KSP: RUU Tindak Pidana Kekerasan Seksual Sesuai Arahan Jokowi
Dewan Perwakilan Rakyat (DPR) menginisiasikan penyusunan Rancangan Undang-Undang Tindak Pidana Kekerasan Seksual (RUU TPKS). Deputi V Kantor Staf Presiden (KSP) Jaleswari Pramodhawardani mengatakan, RUU TPKS sejalan dengan arahan Presiden Joko Widodo.
RUU tersebut akan menjadi payung hukum dalam upaya memberantas kekerasan seksual. Pemerintah pun mendukung langkah Badan Legislasi (Baleg) DPR dalam proses pembentukan lembaran negara tersebut.
"Presiden Jokowi sudah menegaskan bahwa terhadap kejahatan seksual, pemerintah akan sangat tegas bahkan tidak ragu untuk menerapkan hukuman maksimum," kata Jaleswari dalam keterangan tertulis, Senin (22/11).
KSP sudah membentuk Gugus Tugas Percepatan Pembentukan RUU TPKS yang diketuai Wakil Menteri Hukum dan HAM Edward Omar Hiariej. Sementara, anggota Gugus Tugas berasal dari lintas kementerian/lembaga.

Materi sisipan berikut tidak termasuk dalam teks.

===== src/rtl/param_updown_counter.sv =====
// Parametrised synchronous up/down counter with enable, parallel load,
// a choice of wrap or saturate at the range ends, a terminal-count flag and a registered wrap pulse.
module param_updown_counter #(
  parameter int unsigned     WIDTH    = 3,
  parameter longint unsigned MODULUS  = 8,
  parameter longint unsigned RST_VAL  = 0,
  parameter bit              SATURATE = 1'b0
) (
  input  logic             clk,
  input  logic             rst,
  input  logic             en,
  input  logic             up,
  input  logic             load,
  input  logic [WIDTH-1:0] d,
  output logic [WIDTH-1:0] q,
  output logic             tc,
  output logic             wrap
);

  // Reject parameter sets that could let q leave 0..MODULUS-1.
  if (WIDTH < 1 || WIDTH > 32) begin : g_bad_width
    $error("param_updown_counter: WIDTH must be in 1..32");
  end
  if (MODULUS < 2 || MODULUS > (64'd1 << WIDTH)) begin : g_bad_modulus
    $error("param_updown_counter: MODULUS must be in 2..2**WIDTH");
  end
  if (RST_VAL >= MODULUS) begin : g_bad_rst_val
    $error("param_updown_counter: RST_VAL must be below MODULUS");
  end

  localparam longint unsigned  MaxL   = MODULUS - 1;
  localparam logic [WIDTH:0]   MaxVal = MaxL[WIDTH:0];
  localparam logic [WIDTH-1:0] RstVal = RST_VAL[WIDTH-1:0];

  logic [WIDTH-1:0] count_q, count_d;
  logic             wrap_q, wrap_d;
  logic [WIDTH:0]   qExt, dExt, nextExt;

  // The extra top bit keeps MODULUS == 2**WIDTH from overflowing.
  assign qExt = {1'b0, count_q};
  assign dExt = {1'b0, d};

  assign tc = up ? (qExt == MaxVal) : (count_q == '0);

  always_comb begin
    nextExt = qExt;
    wrap_d  = 1'b0;
    if (load) begin
      nextExt = (dExt > MaxVal) ? MaxVal : dExt;
    end else if (en) begin
      wrap_d = tc;
      if (up) begin
        nextExt = tc ? (SATURATE ? qExt : '0) : (qExt + 1'b1);
      end else begin
        nextExt = tc ? (SATURATE ? qExt : MaxVal) : (qExt - 1'b1);
      end
    end
    // Final clamp guarantees q never reaches MODULUS whatever the path above.
    count_d = (nextExt > MaxVal) ? MaxVal[WIDTH-1:0] : nextExt[WIDTH-1:0];
  end

  always_ff @(posedge clk) begin
    if (rst) begin
      count_q <= RstVal;
      wrap_q  <= 1'b0;
    end else begin
      count_q <= count_d;
      wrap_q  <= wrap_d;
    end
  end

  assign q    = count_q;
  assign wrap = wrap_q;

endmodule

===== config.mk =====
export PLATFORM = sky130hd
export DESIGN_NAME = param_updown_counter
export DESIGN_NICKNAME = d
export VERILOG_FILES = /design/src/rtl/param_updown_counter.sv
export SDC_FILE = /design/constraint.sdc
export NUM_CORES = 1
export LEC_CHECK = 0
export ABC_AREA = 1
export CAP_MARGIN = 20
export CORE_AREA = 2 2 39 41
export DETAILED_ROUTE_END_ITERATION = 8
export DIE_AREA = 0 0 41 43
export HOLD_SLACK_MARGIN = 0.06
export PLACE_DENSITY = 0.63
export SKIP_CTS_REPAIR_TIMING = 1
export SYNTH_ARGS = -nofsm -noshare
export SYNTH_HDL_FRONTEND = slang
export SYNTH_SLANG_ARGS = --single-unit

===== constraint.sdc =====
create_clock -name clk -period 1.82 [get_ports clk]
set_input_delay 0.364 -clock clk [delete_from_list [all_inputs] [get_ports clk]]
set_output_delay 0.364 -clock clk [all_outputs]
set_load 0.01 [all_outputs]

==> impl_metrics.csv, run 1 <==
group,metric,value,unit
die,die_h,43,um
place,port_buffers,12,
global_routing,grt_max_degree,7,
detailed_routing,wl_per_cell,9.08,um
timing,final-hold-violation-count,0,
detailed_routing,via_count,442,
cells_and_area,layout.nets,96,
synth,synthTopCellsByArea,"dfxtp_1 (22%), nand2_1 (19%), ha_1 (14%)",
timing,setup_viol,0,
clocking,cts_buffers,3,
setup_path,critPathBufInv,1,
synth,yosysSeqAreaShare,22.1,%
die,die_w,41,um
detailed_routing,ant_nets,0,
timing,rsz0062_at_grt,"no",
timing,tightest_slew,0.222,ns
cells_and_area,stdcell_count,98,
die,row_count,14,
detailed_routing,dr.pass1.iters,4,
synth,synth_top_area_share,22.1,%
setup_path,crit_chain,"ha_1 > ha_1 > nand2_1 > nand2_1 > dlymetal6s2s_1",
setup_path,end_kind,"primary output",
clocking,cts_tree,"built",
power,leakage,0.313,nW
timing,slew_viol_final,0,
place,post-place-ws,-0.208,ns
global_routing,grt_pass1_vias,406,
cells_and_area,drive_gt1_share,18.3,%
clocking,h-tree-depth,1,
timing,maxSlewHeadroom,85.1,%
synth,synthesis.area,362,um^2
clocking,clk_path_buf_depth,2,
timing,fin_crit,1.72,ns
cells_and_area,diodes,0,
die,initial_core_util,26.1,%
die,dieArea,1760,um^2
setup_path,cpMaxStageDelayCell,"dfxtp_1",
place,post-dp-hpwl,747,um
synth,yosys_warnings,0,
clocking,clk_latency,0.23,ns
detailed_routing,routed_via_density,4.51,
setup_path,crit_arrival,1.36,ns
place,place_congestion,0.834,
die,core_area,1380,um^2
detailed_routing,wirelength,890,um
clocking,cts-root-buf,"clkbuf_4",
cells_and_area,syn_to_final_growth,60.2,%
detailed_routing,drc,0,
synth,synth_seq_cells,4,
setup_path,path_class,"flop to primary output",
clocking,clk_pin_slew,0.04,ns
setup_path,start_kind,"flop",
power,peakVddDrop,423,uV
global_routing,track_usage,13.0,%
worst_hold_path,hold_class,"primary input to flop",
synth,syn_inst,60,
job,max-cap-violations,0,
setup_path,critical-path-top-delay-family,"adder cells",
timing,fmax,581,MHz
synth,ys_types,15,
timing,worst_slack,0.0986,ns
clocking,clock-sinks,4,
die,pin_count,13,
setup_path,crit_path_max_fanout,4,
global_routing,grt_first_pass_wirelength,1.55,mm
setup_path,cp_slowest_stage_delay,0.31,ns
synth,syn_area_per_cell,6.03,um^2
detailed_routing,drt-initial-drc-count,12,
synth,synth_top_cell_by_area,"dfxtp_1",
power,powerDensity,586,nW/um^2
outcome,status,"completed",
power,p_total,0.340,mW
setup_path,crit_required,1.46,ns
synth,syn_nets,72,
timing,period_share,94.6,%
global_routing,grt_remaining_overflow,0,
timing,finClkSkew,0.00522,ns
global_routing,antenna_found_initial,0,
place,place_inst,95,
## worst register-to-register path: stages (launching register included)
cell and delay, ns:
dfxtp_1 0.34, buf_4 0.12, inv_1 0.05, buf_4 0.13, ha_1 0.18, nor2_1 0.08
nand2_1 0.05, nand2_1 0.06, nand3_1 0.07, nand2_1 0.07, nand2_1 0.05, nor2_1 0.08
nor2_1 0.04
## power by group
| part | switching [mW] | leakage (nW) | internal (mW) |
|---|---|---|---|
| Clock | 0.0332 | 0.0138 | 0.0735 |
| Combinational | 0.0650 | 0.266 | 0.0688 |
| Sequential | 0.00435 | 0.0331 | 0.0947 |
## sequential cells by signal, indices dropped and copies added, names as in the netlist
signal  cells
q           3
wrap        1
## cell type report
cell class              instances  area, um^2
fillers                       145         805
clock buffers                   3        22.5
inverters                       9        33.8
repair buffers                 19         175
multi-input cells              47         248
flip-flops and latches          4        80.1
well taps                      16        20.0
## per-layer routing
metal	GRT usage, %	part of all wire [%]	up-vias	wire, um
met3	3.14	5.7	0	51
met2	20.9	53	14	469
li1	-	-	238	-
met1	15.4	41	190	369
met4	6.00	0	0	0
met5	0	0	-	0
## cells by family (layout without fill, tap and decap cells)
logic type	Yosys count	in the layout	synth area share (%)
flip-flops	4	4	22.1
AO/OA/AOI/OAI	7	7	11.4
buffers and inverters	9	31	9.34
adder cells (fa/ha/maj)	4	4	13.8
AND/OR/NAND/NOR	36	36	43.3
## cell usage after synthesis
library cell	instances
nand2_1	18
nor2_1	10
inv_1	7
dfxtp_1	4
ha_1	4
nand3_1	3
o21ai_0	3
a21oi_1	2
inv_2	2
nand4_1	2
a21oi_2	1
nand2_2	1
nand3_2	1
nor3b_1	1
o211ai_1	1
## layout by cell type (no fill, tap or decap), drive strengths merged
master	instances
dlymetal6s2s	1
nor3b	1
nor2	10
dfxtp	4
o211ai	1
nand2	19
inv	9
buf	7
ha	4
a21oi	3
o21ai	3
clkbuf	3
clkdlybuf4s50	11
nand3	4
nand4	2
## final timing paths
| kind | endpoint | slack (ns) | start | cells after the start |
|---|---|---|---|---|
| worst max-delay path | tc | 0.1 | q[0] | 5 |
| worst min-delay path | q[0] | 0.73 | rst | 2 |
| worst max register to register | q[2] | 0.39 | q[1] | 12 |
| worst min register to register | wrap | 0.78 | q[2] | 4 |
## metrics by stage
step                hold WS, ns  setup TNS [ns]  instance area, um^2  util (%)
global placement          0.785          -0.205                  554      40.1
finish                    0.734               0                  579      41.9
CTS                       0.728          -0.256                  577      41.7
detailed placement        0.782          -0.208                  554      40.1
floorplan                 0.436               0                  362         -
global route              0.777               0                  579      41.9
Note: power is estimated with default switching activity, not from simulation.
==> run 2, diff against run 1 <==
Settings changed: HOLD_SLACK_MARGIN 0.06 to 0.15.
==> results of run 2 <==
Same layout as run 1: the final DEF is identical, and so are final timing and power.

Gugus Tugas juga telah intensif berkoordinasi dengan unsur-unsur Baleg. "Ini dalam upaya percepatan pembentukan RUU tersebut," ujar Jaleswari.
Sebelumnya, Baleg DPR mengusulkan Rancangan Undang-Undang Penghapusan Kekerasan Seksual (RUU PKS). Namun, beleid itu tidak selesai pada periode 2014-2019 lantaran perbedaan pendapat pada parlemen. Pada September ini, RUU PKS diubah nama menjadi RUU TPKS.

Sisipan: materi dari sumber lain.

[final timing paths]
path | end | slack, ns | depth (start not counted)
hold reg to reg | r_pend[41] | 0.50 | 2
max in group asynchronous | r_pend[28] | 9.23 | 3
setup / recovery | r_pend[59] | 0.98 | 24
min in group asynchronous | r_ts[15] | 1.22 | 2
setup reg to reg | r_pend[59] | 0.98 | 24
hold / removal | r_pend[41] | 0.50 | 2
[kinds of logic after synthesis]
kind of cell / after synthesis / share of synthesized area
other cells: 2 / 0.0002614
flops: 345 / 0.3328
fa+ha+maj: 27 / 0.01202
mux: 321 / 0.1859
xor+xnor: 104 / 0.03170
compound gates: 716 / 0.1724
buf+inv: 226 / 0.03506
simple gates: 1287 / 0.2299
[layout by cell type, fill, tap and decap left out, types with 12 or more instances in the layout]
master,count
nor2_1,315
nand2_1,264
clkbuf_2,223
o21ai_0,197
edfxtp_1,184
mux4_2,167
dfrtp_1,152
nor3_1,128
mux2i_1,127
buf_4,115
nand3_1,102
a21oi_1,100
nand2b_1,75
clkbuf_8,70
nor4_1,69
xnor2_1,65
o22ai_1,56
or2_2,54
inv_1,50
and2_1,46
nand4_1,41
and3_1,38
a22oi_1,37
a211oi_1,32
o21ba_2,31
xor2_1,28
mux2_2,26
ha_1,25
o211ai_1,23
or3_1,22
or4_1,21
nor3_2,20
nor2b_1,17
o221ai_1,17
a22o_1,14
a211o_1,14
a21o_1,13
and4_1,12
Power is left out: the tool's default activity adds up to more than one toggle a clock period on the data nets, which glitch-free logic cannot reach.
$ cat src/rtl/conv_pkg.sv
// Shared constants and state encodings for the conv-layer data buffer.
package conv_pkg;
    localparam int IMG_W  = 28;
    localparam int IMG_H  = 28;
    localparam int WIN    = 5;
    localparam int ADDR_W = 5;

    typedef enum logic [1:0] {
        BANK_EMPTY   = 2'd0,
        BANK_FILLING = 2'd1,
        BANK_FULL    = 2'd2
    } bank_state_t;

    typedef enum logic {
        RD_IDLE = 1'b0,
        RD_BUSY = 1'b1
    } rd_state_t;
endpackage

$ cat src/rtl/data_buf_ctrl_if.sv
// Pixel-stream input, conv-engine column read port and start/done handshake.
interface data_buf_ctrl_if;
    import conv_pkg::*;

    logic              pix_in;
    logic              pix_in_vld;
    logic              pix_in_rdy;
    logic [ADDR_W-1:0] data_rd_addr;
    logic [ADDR_W-1:0] row_cnt;
    logic [WIN-1:0]    col_data;
    logic              cal_start;
    logic              cal_done;

    modport slave (
        input  pix_in, pix_in_vld, data_rd_addr, row_cnt, cal_done,
        output pix_in_rdy, col_data, cal_start
    );

    modport master (
        output pix_in, pix_in_vld, data_rd_addr, row_cnt, cal_done,
        input  pix_in_rdy, col_data, cal_start
    );
endinterface

$ cat src/rtl/data_bank.sv
// One IMG_H x IMG_W binary image store: single-pixel write, combinational
// WIN-row column read with zero padding outside the image.
module data_bank
    import conv_pkg::*;
(
    input  logic              clk,
    input  logic              we,
    input  logic [ADDR_W-1:0] wr_row,
    input  logic [ADDR_W-1:0] wr_col,
    input  logic              wr_bit,
    input  logic [ADDR_W-1:0] rd_row,
    input  logic [ADDR_W-1:0] rd_col,
    output logic [WIN-1:0]    rd_data
);
    logic [IMG_W-1:0] mem [IMG_H];

    // Pixel write; contents are deliberately left unreset.
    always_ff @(posedge clk) begin
        if (we) begin
            mem[wr_row][wr_col] <= wr_bit;
        end
    end

    // Rows past the bottom edge or columns past the right edge read as 0.
    for (genvar i = 0; i < WIN; i++) begin : g_rd
        logic [ADDR_W:0] row;
        assign row = {1'b0, rd_row} + (ADDR_W + 1)'(i);
        assign rd_data[i] = (row < (ADDR_W + 1)'(IMG_H) && rd_col < ADDR_W'(IMG_W))
                          ? mem[row[ADDR_W-1:0]][rd_col] : 1'b0;
    end
endmodule

$ cat src/rtl/data_buf_ctrl.sv
// Image buffer and column-read responder for the conv engine.
// Build option: DATA_BUF_PINGPONG_EN selects two banks (load next image while
// the current one is convolved); undefined gives a single bank.
module data_buf_ctrl
    import conv_pkg::*;
(
    input  logic           sclk,
    input  logic           s_rst_n,
    data_buf_ctrl_if.slave bus
);
    logic [ADDR_W-1:0] wr_col;
    logic [ADDR_W-1:0] wr_row;
    bank_state_t       bank_st [2];
    rd_state_t         rd_state;
    rd_state_t         rd_next;
    logic              wr_bank;
    logic              rd_bank;
    logic              accept;
    logic              last_pix;
    logic              release_bank;
    logic              start_next;
    logic [WIN-1:0]    rd_data0;
    logic [WIN-1:0]    rd_sel;

    assign bus.pix_in_rdy = s_rst_n && (bank_st[wr_bank] != BANK_FULL);
    assign accept   = bus.pix_in_vld && bus.pix_in_rdy;
    assign last_pix = accept && (wr_col == ADDR_W'(IMG_W - 1))
                             && (wr_row == ADDR_W'(IMG_H - 1));

    // Raster write position: column wraps into the next row, clears after the last pixel.
    always_ff @(posedge sclk) begin
        if (!s_rst_n) begin
            wr_col <= '0;
            wr_row <= '0;
        end else if (accept) begin
            if (wr_col == ADDR_W'(IMG_W - 1)) begin
                wr_col <= '0;
                wr_row <= (wr_row == ADDR_W'(IMG_H - 1)) ? '0 : wr_row + 1'b1;
            end else begin
                wr_col <= wr_col + 1'b1;
            end
        end
    end

    // Bank lifecycle: loading marks FILLING/FULL, release by the reader empties it.
    always_ff @(posedge sclk) begin
        if (!s_rst_n) begin
            bank_st[0] <= BANK_EMPTY;
            bank_st[1] <= BANK_EMPTY;
        end else begin
            for (int b = 0; b < 2; b++) begin
                if (release_bank && rd_bank == 1'(b)) begin
                    bank_st[b] <= BANK_EMPTY;
                end else if (accept && wr_bank == 1'(b)) begin
                    bank_st[b] <= last_pix ? BANK_FULL : BANK_FILLING;
                end
            end
        end
    end

    data_bank u_bank0 (
        .clk     (sclk),
        .we      (accept && !wr_bank),
        .wr_row  (wr_row),
        .wr_col  (wr_col),
        .wr_bit  (bus.pix_in),
        .rd_row  (bus.row_cnt),
        .rd_col  (bus.data_rd_addr),
        .rd_data (rd_data0)
    );

`ifdef DATA_BUF_PINGPONG_EN
    logic [WIN-1:0] rd_data1;

    // Writer moves on after a complete image; reader moves on after release.
    always_ff @(posedge sclk) begin
        if (!s_rst_n) begin
            wr_bank <= 1'b0;
            rd_bank <= 1'b0;
        end else begin
            if (last_pix)     wr_bank <= ~wr_bank;
            if (release_bank) rd_bank <= ~rd_bank;
        end
    end

    data_bank u_bank1 (
        .clk     (sclk),
        .we      (accept && wr_bank),
        .wr_row  (wr_row),
        .wr_col  (wr_col),
        .wr_bit  (bus.pix_in),
        .rd_row  (bus.row_cnt),
        .rd_col  (bus.data_rd_addr),
        .rd_data (rd_data1)
    );

    assign rd_sel = rd_bank ? rd_data1 : rd_data0;
`else
    assign wr_bank = 1'b0;
    assign rd_bank = 1'b0;
    assign rd_sel  = rd_data0;
`endif

    // Reader next state: start the engine on a full bank, release it on cal_done.
    always_comb begin
        rd_next      = rd_state;
        start_next   = 1'b0;
        release_bank = 1'b0;
        case (rd_state)
            RD_IDLE: begin
                if (bank_st[rd_bank] == BANK_FULL) begin
                    start_next = 1'b1;
                    rd_next    = RD_BUSY;
                end
            end
            RD_BUSY: begin
                if (bus.cal_done) begin
                    release_bank = 1'b1;
                    rd_next      = RD_IDLE;
                end
            end
            default: rd_next = RD_IDLE;
        endcase
    end

    // Reader state, cal_start pulse and one-cycle-latency column data.
    always_ff @(posedge sclk) begin
        if (!s_rst_n) begin
            rd_state      <= RD_IDLE;
            bus.cal_start <= 1'b0;
            bus.col_data  <= '0;
        end else begin
            rd_state      <= rd_next;
            bus.cal_start <= start_next;
            bus.col_data  <= rd_sel;
        end
    end
endmodule
$ cat src/flat_wrapper.sv
// flat-port wrapper written by rule: the top's interface ports become plain ports
module data_buf_ctrl_flat import conv_pkg::*;
  (sclk, s_rst_n, bus_pix_in, bus_pix_in_vld, bus_data_rd_addr, bus_row_cnt, bus_cal_done, bus_pix_in_rdy, bus_col_data, bus_cal_start);
  data_buf_ctrl_if bus_i ();
  input  logic sclk;
  input  logic s_rst_n;
  input wire logic [$bits(bus_i.pix_in)-1:0] bus_pix_in;
  input wire logic [$bits(bus_i.pix_in_vld)-1:0] bus_pix_in_vld;
  input wire logic [$bits(bus_i.data_rd_addr)-1:0] bus_data_rd_addr;
  input wire logic [$bits(bus_i.row_cnt)-1:0] bus_row_cnt;
  input wire logic [$bits(bus_i.cal_done)-1:0] bus_cal_done;
  output wire logic [$bits(bus_i.pix_in_rdy)-1:0] bus_pix_in_rdy;
  output wire logic [$bits(bus_i.col_data)-1:0] bus_col_data;
  output wire logic [$bits(bus_i.cal_start)-1:0] bus_cal_start;
  assign bus_i.pix_in = bus_pix_in;
  assign bus_i.pix_in_vld = bus_pix_in_vld;
  assign bus_i.data_rd_addr = bus_data_rd_addr;
  assign bus_i.row_cnt = bus_row_cnt;
  assign bus_i.cal_done = bus_cal_done;
  assign bus_pix_in_rdy = bus_i.pix_in_rdy;
  assign bus_col_data = bus_i.col_data;
  assign bus_cal_start = bus_i.cal_start;
  data_buf_ctrl u_core (.sclk(sclk), .s_rst_n(s_rst_n), .bus(bus_i));
endmodule
$ cat config.mk
export PLATFORM = sky130hd
export DESIGN_NAME = data_buf_ctrl_flat
export DESIGN_NICKNAME = d
export VERILOG_FILES = /design/src/rtl/conv_pkg.sv /design/src/rtl/data_buf_ctrl_if.sv /design/src/rtl/data_bank.sv /design/src/rtl/data_buf_ctrl.sv /design/src/flat_wrapper.sv
export SDC_FILE = /design/constraint.sdc
export NUM_CORES = 2
export LEC_CHECK = 0
export BUFFER_PORTS_ARGS = -buffer_cell sky130_fd_sc_hd__buf_4
export CAP_MARGIN = 20
export CELL_PAD_IN_SITES_DETAIL_PLACEMENT = 1
export CELL_PAD_IN_SITES_GLOBAL_PLACEMENT = 1
export CORE_UTILIZATION = 45
export CTS_CLUSTER_DIAMETER = 80
export DETAILED_ROUTE_END_ITERATION = 10
export PLACE_DENSITY = 0.77
export REMOVE_ABC_BUFFERS = 1
export SYNTH_ARGS = -nofsm -noshare
export SYNTH_HDL_FRONTEND = slang
export SYNTH_SLANG_ARGS = --single-unit
$ cat constraint.sdc
create_clock -name sclk -period 6 [get_ports sclk]
set_input_delay 0.6 -clock sclk [delete_from_list [all_inputs] [get_ports sclk]]
set_output_delay 0.6 -clock sclk [all_outputs]
set_load 0.05 [all_outputs]
==> results.json <==
{
  "clk_pin_slew_worst_paths_ns": 0.07,
  "power_frac_comb": 0.197,
  "criticalPathCategory": "input pin to flip-flop",
  "setup-tns-final_ns": 0,
  "root_buffer": "clkbuf_16",
  "wire_per_inst_um": 41.2,
  "die_h_um": 355,
  "swShare": 0.300,
  "cap_violations": 0,
  "whs_ns": 0.191,
  "maxSlewViolCount": 0,
  "maxClockFrequency_mhz": 213,
  "final-seq-area_mm2": 0.0239,
  "multi_input_area_mm2": 0.0298,
  "path_cells": "buf_4 > ha_1 > nand2_1 > xnor2_4 > buf_4 > nor3_1 > a2111oi_0 > o41ai_1 > nor4_1 > o31a_1 > o32a_1",
  "slew_headroom": 0.110,
  "cts_max_path_buffers": 3,
  "fin_nets": 4637,
  "drt_iter0_drc": 9342,
  "synth-seq-cells": 803,
  "vias": 49600,
  "cp.required_ns": 6.71,
  "overflow": 0,
  "cpMostUsedCell": "buf_4",
  "antenna_found_initial": 15,
  "postPlaceCellArea_mm2": 0.0577,
  "grt_pass1_vias": 48700,
  "worst_slew_pin_slew_ns": 1.33,
  "synth_edf_count": 786,
  "power.leakage_nw": 19.3,
  "hp-class": "input pin to flip-flop",
  "syn_avg_cell_area_um2": 11.7,
  "gp_congestion": 1.04,
  "synthToLayoutAreaGrowth_pct": 9.39,
  "synthCells": 4799,
  "async_reset_ff_frac": 0,
  "finalWirelength_mm": 261,
  "dr.pass1.iters": 6,
  "irDropWorstVdd_mv": 0.246,
  "period_share": 0.781,
  "setup_violations": 0,
  "synth_area_mm2": 0.0560,
  "critPathMaxFanout": 26,
  "core.rowCount": 129,
  "synth_top_area_share": 0.421,
  "switching_power_mw": 4.70,
  "grt_max_degree": 220,
  "crit_buf_inv": 2,
  "ys_types": 81,
  "boundaryPins": 22,
  "ys.flop_type": "edfxtp_1",
  "nFillCells": 12900,
  "fp.coreArea_mm2": 0.124,
  "slowest_stage": "a2111oi_0",
  "drc": 0,
  "design_area_mm2": 0.0613,
  "rrSetupSlack_ns": 2.18,
  "numCtsBuffers": 98,
  "yosys_warnings": 0,
  "period_minus_slack_ns": 4.69,
  "ant_nets": 0,
  "critPathTopFamily": "compound AO/OA/AOI/OAI gates",
  "htree_levels": 3,
  "via_per_inst": 7.83,
  "yosysSeqAreaShare": 0.428,
  "critPathArrivalTime_ns": 5.40,
  "io_buffer_count": 21,
  "power_density_mw_per_mm2": 256,
  "initial_core_util": 0.453,
  "postCtsSetupBuffers": 0,
  "clkLatencyLatePin_ns": 0.77,
  "worst_setup_path_start_kind": "input pin",
  "cp-end-kind": "flip-flop",
  "fin_skew_ns": 0.0456,
  "final_layout_size_suffix_gt1_frac": 0.231,
  "grtUsageTotal": 0.411,
  "pwr-share-clk": 0.409,
  "cts_hold_buffers": 0,
  "synth_area_leaders": "edfxtp_1 42%, mux4_2 25%, nor2_1 6.0%, nand2_1 4.6%, mux2i_1 3.7%",
  "dieArea_mm2": 0.126,
  "cts_tree": "built",
  "rsz0062_at_grt": "no",
  "p_seq_frac": 0.394,
  "p_int_mw": 11.0,
  "ctsResizeCount": 0,
  "grt_pass1_wl_mm": 368,
  "synth_top_cell_by_area": "edfxtp_1",
  "dpl.hpwl_mm": 165,
  "fp.dieW_um": 355,
  "slowest_delay_ns": 0.91,
  "hold_viol": 0,
  "numClockSinks": 803,
  "status": "finished clean"
}
[routing by layer]
metal	track usage	wire [µm]
met5	0.00830	274
met4	0.289	21800
met3	0.157	40300
met2	0.582	111000
met1	0.518	87900
[synthesized netlist by cell type (9+ instances only)]
master     count
o22ai_1       35
nor4_1        27
a32oi_1       24
nand2b_1      10
o221ai_1       9
buf_6         44
a22o_1        11
and2_1        13
a22oi_1       62
mux4_2       632
dfxtp_1       17
buf_2        116
a2111oi_0     13
nor2b_1       16
a221oi_1      16
clkbuf_1     249
o21ai_0       81
o31ai_1        9
a211oi_1      32
a21oi_1      127
edfxtp_1     786
o211ai_1      24
buf_4         46
nor2_1       892
nand2_1      687
mux2_2        33
nand3_1      133
xnor2_1       15
ha_1          14
a311oi_1      29
inv_1         10
buf_1         32
mux2i_1      207
nand4_1       42
and3_1        35
o311ai_0      15
a31oi_1       85
nor3_1        50
[logic make-up (layout without fill, tap and decap cells)]
group,count (synthesis),count (layout),synth area share
xor+xnor,22,22,0.00358
fa+ha+maj,14,14,0.00313
flops,803,803,0.428
other cells,0,13,0
mux,872,872,0.298
compound gates,644,644,0.0788
simple gates,1937,1937,0.143
buf+inv,507,397,0.0466
[power by group through the flow]
stage	registers, mW	logic, mW	clock network [mW]
after floorplan	6.30	1.77	0
after global placement	6.29	2.84	0
after detailed placement	6.29	2.89	0
after CTS	6.17	2.91	6.41
after global routing	6.17	3.09	6.60
final	6.18	3.08	6.40
[registers in the layout (all words and copies together), names as in the netlist]
register              flops
u_core.bus.col_data       5
u_core.bank_st            2
u_core.wr_row             5
u_core.rd_state           1
u_core.bus.cal_start      1
u_core.wr_col             5
u_core.u_bank0.mem      784
[layout by cell type (no fill, tap or decap), drive strengths merged, types with 15 or more instances in the layout]
cell    netlist  final
mux2         33     33
xnor2        16     16
a221oi       16     16
nand4        42     42
a31oi        85     85
nor4         27     27
o211ai       24     24
and3         35     35
o22ai        35     35
mux4        632    632
a21oi       128    128
o21ai        83     83
a32oi        24     24
nand2       687    687
inv          13     20
nand3       133    133
nor2        893    893
bufinv        0     17
clkinv        2     46
nor2b        16     16
a311oi       29     29
a22oi        62     62
edfxtp      786    786
a211oi       32     32
o311ai       15     15
buf         243    201
dfxtp        17     17
clkbuf      249    110
mux2i       207    207
nor3         50     50
[metrics by stage]
stage,util,cells,power [mW],setup slack [ns]
after global routing,0.495,6326,15.9,1.45
final,0.495,6339,15.7,1.31
after floorplan,-,4307,8.07,-7.52
after CTS,0.493,6317,15.5,1.57
after global placement,0.466,6135,9.13,0.893
after detailed placement,0.466,6136,9.18,0.791
[final timing paths]
kind	startpoint	to	cells after the start
setup / recovery	bus_row_cnt[2]	u_core.bus.col_data[1]$_SDFF_PN0_	11
hold / removal	bus_cal_done	u_core.bank_st[0][1]$_SDFFCE_PN0P_	2
setup reg to reg	u_core.bank_st[0][1]$_SDFFCE_PN0P_	u_core.u_bank0.mem[18][22]$_DFFE_PP_	5
hold reg to reg	u_core.wr_row[1]$_SDFFE_PN0P_	u_core.wr_row[1]$_SDFFE_PN0P_	2
[final cells by class]
cell class	count	area share
multi-input combinational	3489	0.487
sequential	803	0.391
clock buffer	110	0.0411
tap	1637	0.0334
timing repair buffer	201	0.0328
clock inverter	71	0.0136
inverter	15	0.00100
antenna	13	0.000531
(Power assumes the default switching activity.)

Mengutip dari laman Komisi Nasional Anti Kekerasan terhadap Perempuan (Komnas Perempuan), pembahasan RUU TPKS tersebut merupakan langkah maju. "Kemajuan langkah ini diharapkan dapat segera menuju tahapan selanjutnya, yaitu penetapan RUU tentang kekerasan seksual," demikian tertulis.
Selain kemajuan dari aspek proses, Komnas Perempuan mencatat kemajuan substantif maupun kebutuhan penyempurnaan draf RUU tersebut. Draf disusun dalam sistematika UU pidana dan menegaskan tindak pidana kekerasan seksual harus dijatuhi dengan ancaman pidana karena melanggar hak asasi manusia dan menimbulkan penderitaan pada korban.
Kemudian, rumusan judul RUU TPKS menunjukkan keselarasan dengan sistematika UU pidana khusus internal. Pemilihan judul itu sekaligus menegaskan kekerasan seksual merupakan tindak pidana.
Selanjutnya, RUU dinilai mengadopsi pemidanaan double track system, yaitu hakim dalam menjatuhkan putusan dapat menjatuhkan dua jenis sanksi sekaligus, yaitu jenis sanksi pidana (pokok dan tambahan) dan tindakan berupa rehabilitasi.
"Sesuai dengan sistem pemidanaan dalam RKUHP dan juga mendorong perubahan cara pandang pelaku kekerasan seksual," demikian tertulis.